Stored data
- - -
## config.mk

```make
export PLATFORM = sky130hd
export DESIGN_NAME = rac_chan
export DESIGN_NICKNAME = d
export VERILOG_FILES = /design/src/rtl/rac_pkg.sv /design/src/rtl/rac_cmd.sv /design/src/rtl/rac_fsm.sv /design/src/rtl/rac_stat.sv /design/src/rtl/rac_chan.sv
export SDC_FILE = /design/constraint.sdc
export NUM_CORES = 1
export LEC_CHECK = 0
export CAP_MARGIN = 10
export CORE_UTILIZATION = 41
export CTS_CLUSTER_SIZE = 28
export DETAILED_ROUTE_END_ITERATION = 6
export PLACE_DENSITY = 0.92
export SLEW_MARGIN = 20
export SYNTH_ARGS = -nofsm -noshare
export SYNTH_HDL_FRONTEND = slang
export SYNTH_HIERARCHICAL = 1
export SYNTH_SLANG_ARGS = --single-unit
export TNS_END_PERCENT = 10
```

## constraint.sdc

```tcl
create_clock -name clk -period 2.2 [get_ports clk]
set_clock_uncertainty 0.1 [all_clocks]
set_input_delay 0.55 -clock clk [delete_from_list [all_inputs] [get_ports clk]]
set_output_delay 0.55 -clock clk [all_outputs]
set_load 0.02 [all_outputs]
```
==> config.mk <==
export PLATFORM = sky130hd
export DESIGN_NAME = pulse_train_gen
export DESIGN_NICKNAME = d
export VERILOG_FILES = /design/src/rtl/ptg_pkg.sv /design/src/rtl/ptg_trig_qual.sv /design/src/rtl/ptg_time_match.sv /design/src/rtl/ptg_seq.sv /design/src/rtl/pulse_train_gen.sv
export SDC_FILE = /design/constraint.sdc
export NUM_CORES = 1
export LEC_CHECK = 0
export BUFFER_PORTS_ARGS = -buffer_cell sky130_fd_sc_hd__buf_2
export CAP_MARGIN = 5
export CORE_MARGIN = 2
export CORE_UTILIZATION = 45
export CTS_BUF_LIST = sky130_fd_sc_hd__clkbuf_16
export CTS_CLUSTER_DIAMETER = 50
export CTS_CLUSTER_SIZE = 10
export DETAILED_ROUTE_END_ITERATION = 8
export PLACE_DENSITY = 0.72
export RECOVER_POWER = 50
export SYNTH_ARGS = -nofsm -noshare
export SYNTH_HDL_FRONTEND = slang
export SYNTH_SLANG_ARGS = --single-unit
==> constraint.sdc <==
create_clock -name clk -period 4.1 [get_ports clk]
set_input_delay 1.025 -clock clk [delete_from_list [all_inputs] [get_ports clk]]
set_output_delay 1.025 -clock clk [all_outputs]
set_load 0.01 [all_outputs]
==> src/rtl/ptg_pkg.sv <==
package ptg_pkg;

    typedef enum logic [2:0] {
        S_IDLE  = 3'd0,
        S_ARMED = 3'd1,
        S_DELAY = 3'd2,
        S_HIGH  = 3'd3,
        S_LOW   = 3'd4
    } ptg_state_e;

endpackage

==> src/rtl/ptg_trig_qual.sv <==
module ptg_trig_qual #(
    parameter int MIN_HIGH = 6
) (
    input  logic clk,
    input  logic rst_n,
    input  logic trig_in,
    output logic fire_o
);
    localparam int RW = $clog2(MIN_HIGH + 1);

    typedef struct packed {
        logic [RW-1:0] run;
        logic          fire;
    } qual_t;

    qual_t qual_d, qual_q;

    always_comb begin
        qual_d = qual_q;
        qual_d.fire = 1'b0;
        if (!trig_in) begin
            qual_d.run = '0;
        end else begin
            if (qual_q.run == RW'(MIN_HIGH - 1)) begin
                qual_d.fire = 1'b1;
            end
            if (qual_q.run != RW'(MIN_HIGH)) begin
                qual_d.run = qual_q.run + RW'(1);
            end
        end
    end

    always_ff @(posedge clk) begin
        if (!rst_n) begin
            qual_q <= '0;
        end else begin
            qual_q <= qual_d;
        end
    end

    assign fire_o = qual_q.fire;

    // One accepted edge yields exactly one fire cycle, even while the input stays high
    assert_single_fire_R2: assert property (@(posedge clk) disable iff (!rst_n)
        fire_o |=> !fire_o);

    // A fire cycle needs the input high on the edge that produced it
    assert_fire_needs_level_R2: assert property (@(posedge clk) disable iff (!rst_n)
        $rose(fire_o) |-> $past(trig_in));

endmodule

==> src/rtl/ptg_time_match.sv <==
module ptg_time_match #(
    parameter int SEC_W  = 32,
    parameter int TICK_W = 28
) (
    input  logic              clk,
    input  logic              rst_n,
    input  logic [SEC_W-1:0]  tod_sec,
    input  logic [TICK_W-1:0] tod_tick,
    input  logic [SEC_W-1:0]  start_sec,
    input  logic [TICK_W-1:0] start_tick,
    output logic              reached_o
);
    localparam int TW = SEC_W + TICK_W;

    logic reached_d, reached_q;
    logic [TW-1:0] now_w, start_w;

    always_comb begin
        now_w     = {tod_sec, tod_tick};
        start_w   = {start_sec, start_tick};
        reached_d = (now_w >= start_w);
    end

    always_ff @(posedge clk) begin
        if (!rst_n) begin
            reached_q <= 1'b0;
        end else begin
            reached_q <= reached_d;
        end
    end

    assign reached_o = reached_q;

    // A later second always wins over the tick field
    assert_sec_priority_R7: assert property (@(posedge clk) disable iff (!rst_n)
        (tod_sec < start_sec) |=> !reached_o);

endmodule

==> src/rtl/ptg_seq.sv <==
module ptg_seq
    import ptg_pkg::*;
#(
    parameter int DLY_W  = 35,
    parameter int TICK_W = 28,
    parameter int CNT_W  = 16
) (
    input  logic              clk,
    input  logic              rst_n,
    input  logic              enable,
    input  logic              mode_gen,
    input  logic              continuous,
    input  logic              fire,
    input  logic              reached,
    input  logic [DLY_W-1:0]  delay_ticks,
    input  logic [TICK_W-1:0] width_ticks,
    input  logic [TICK_W-1:0] space_ticks,
    input  logic [CNT_W-1:0]  repeat_m1,
    output logic              pulse_o,
    output logic              busy_o,
    output logic              missed_o
);
    localparam int CW = (DLY_W > TICK_W) ? DLY_W : TICK_W;

    typedef struct packed {
        ptg_state_e       state;
        logic [CW-1:0]    cnt;
        logic [CNT_W-1:0] rem;
        logic             missed;
        logic             spent;
    } seq_t;

    seq_t seq_d, seq_q;
    logic active_q;

    always_comb begin
        active_q = (seq_q.state == S_DELAY) || (seq_q.state == S_HIGH) ||
                   (seq_q.state == S_LOW);
    end

    always_comb begin
        seq_d = seq_q;
        if (!enable) begin
            seq_d.state  = S_IDLE;
            seq_d.cnt    = '0;
            seq_d.rem    = '0;
            seq_d.missed = 1'b0;
            seq_d.spent  = 1'b0;
        end else begin
            if (fire && !mode_gen && active_q) begin
                seq_d.missed = 1'b1;
            end
            unique case (seq_q.state)
                S_IDLE: begin
                    if (!seq_q.spent) begin
                        seq_d.state = S_ARMED;
                    end
                end
                S_ARMED: begin
                    if (mode_gen) begin
                        if (reached) begin
                            seq_d.state = S_HIGH;
                            seq_d.cnt   = CW'(width_ticks) - CW'(1);
                            seq_d.rem   = repeat_m1;
                        end
                    end else if (fire) begin
                        seq_d.state = S_DELAY;
                        seq_d.cnt   = CW'(delay_ticks) - CW'(1);
                    end
                end
                S_DELAY: begin
                    if (seq_q.cnt == '0) begin
                        seq_d.state = S_HIGH;
                        seq_d.cnt   = CW'(width_ticks) - CW'(1);
                        seq_d.rem   = repeat_m1;
                    end else begin
                        seq_d.cnt = seq_q.cnt - CW'(1);
                    end
                end
                S_HIGH: begin
                    if (seq_q.cnt != '0) begin
                        seq_d.cnt = seq_q.cnt - CW'(1);
                    end else if (!continuous && (seq_q.rem == '0)) begin
                        if (mode_gen) begin
                            seq_d.state = S_IDLE;
                            seq_d.spent = 1'b1;
                        end else begin
                            seq_d.state = S_ARMED;
                        end
                    end else begin
                        seq_d.state = S_LOW;
                        seq_d.cnt   = CW'(space_ticks) - CW'(1);
                        if (!continuous) begin
                            seq_d.rem = seq_q.rem - CNT_W'(1);
                        end
                    end
                end
                S_LOW: begin
                    if (seq_q.cnt == '0) begin
                        seq_d.state = S_HIGH;
                        seq_d.cnt   = CW'(width_ticks) - CW'(1);
                    end else begin
                        seq_d.cnt = seq_q.cnt - CW'(1);
                    end
                end
                default: begin
                    seq_d.state = S_IDLE;
                end
            endcase
        end
    end

    always_ff @(posedge clk) begin
        if (!rst_n) begin
            seq_q <= '{state: S_IDLE, cnt: '0, rem: '0, missed: 1'b0, spent: 1'b0};
        end else begin
            seq_q <= seq_d;
        end
    end

    assign pulse_o  = (seq_q.state == S_HIGH);
    assign busy_o   = active_q;
    assign missed_o = seq_q.missed;

    // Disable forces the line and busy low on the next edge
    assert_disable_quiet_R9: assert property (@(posedge clk) disable iff (!rst_n)
        !enable |=> (!pulse_o && !busy_o));

    // The missed flag only clears through disable
    assert_missed_sticky_R8: assert property (@(posedge clk) disable iff (!rst_n)
        (enable && missed_o) |=> missed_o);

    // Delay counter steps down by one per tick
    assert_delay_countdown_R3: assert property (@(posedge clk) disable iff (!rst_n)
        (enable && seq_q.state == S_DELAY && seq_q.cnt != '0) |=>
        (seq_q.state == S_DELAY && seq_q.cnt == $past(seq_q.cnt) - CW'(1)));

    // A high phase is not cut short while its counter is nonzero
    assert_high_holds_R4: assert property (@(posedge clk) disable iff (!rst_n)
        (enable && seq_q.state == S_HIGH && seq_q.cnt != '0) |=> pulse_o);

    // The last pulse of a finite train ends the train
    assert_last_pulse_ends_R5: assert property (@(posedge clk) disable iff (!rst_n)
        (enable && !continuous && seq_q.state == S_HIGH && seq_q.cnt == '0 &&
         seq_q.rem == '0) |=> (!pulse_o && !busy_o));

    // Continuous mode always goes on to a gap after a pulse
    assert_continuous_goes_on_R6: assert property (@(posedge clk) disable iff (!rst_n)
        (enable && continuous && seq_q.state == S_HIGH && seq_q.cnt == '0) |=>
        (seq_q.state == S_LOW));

    // Waiting for the start time, triggers change nothing
    assert_gen_ignores_trig_R7: assert property (@(posedge clk) disable iff (!rst_n)
        (enable && mode_gen && seq_q.state == S_ARMED && !reached) |=>
        (seq_q.state == S_ARMED));

endmodule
- - -
§ **Task details**
Take every line above that includes "past" and list it.

§ **Written solution**
        $rose(fire_o) |-> $past(trig_in));
        (seq_q.state == S_DELAY && seq_q.cnt == $past(seq_q.cnt) - CW'(1)));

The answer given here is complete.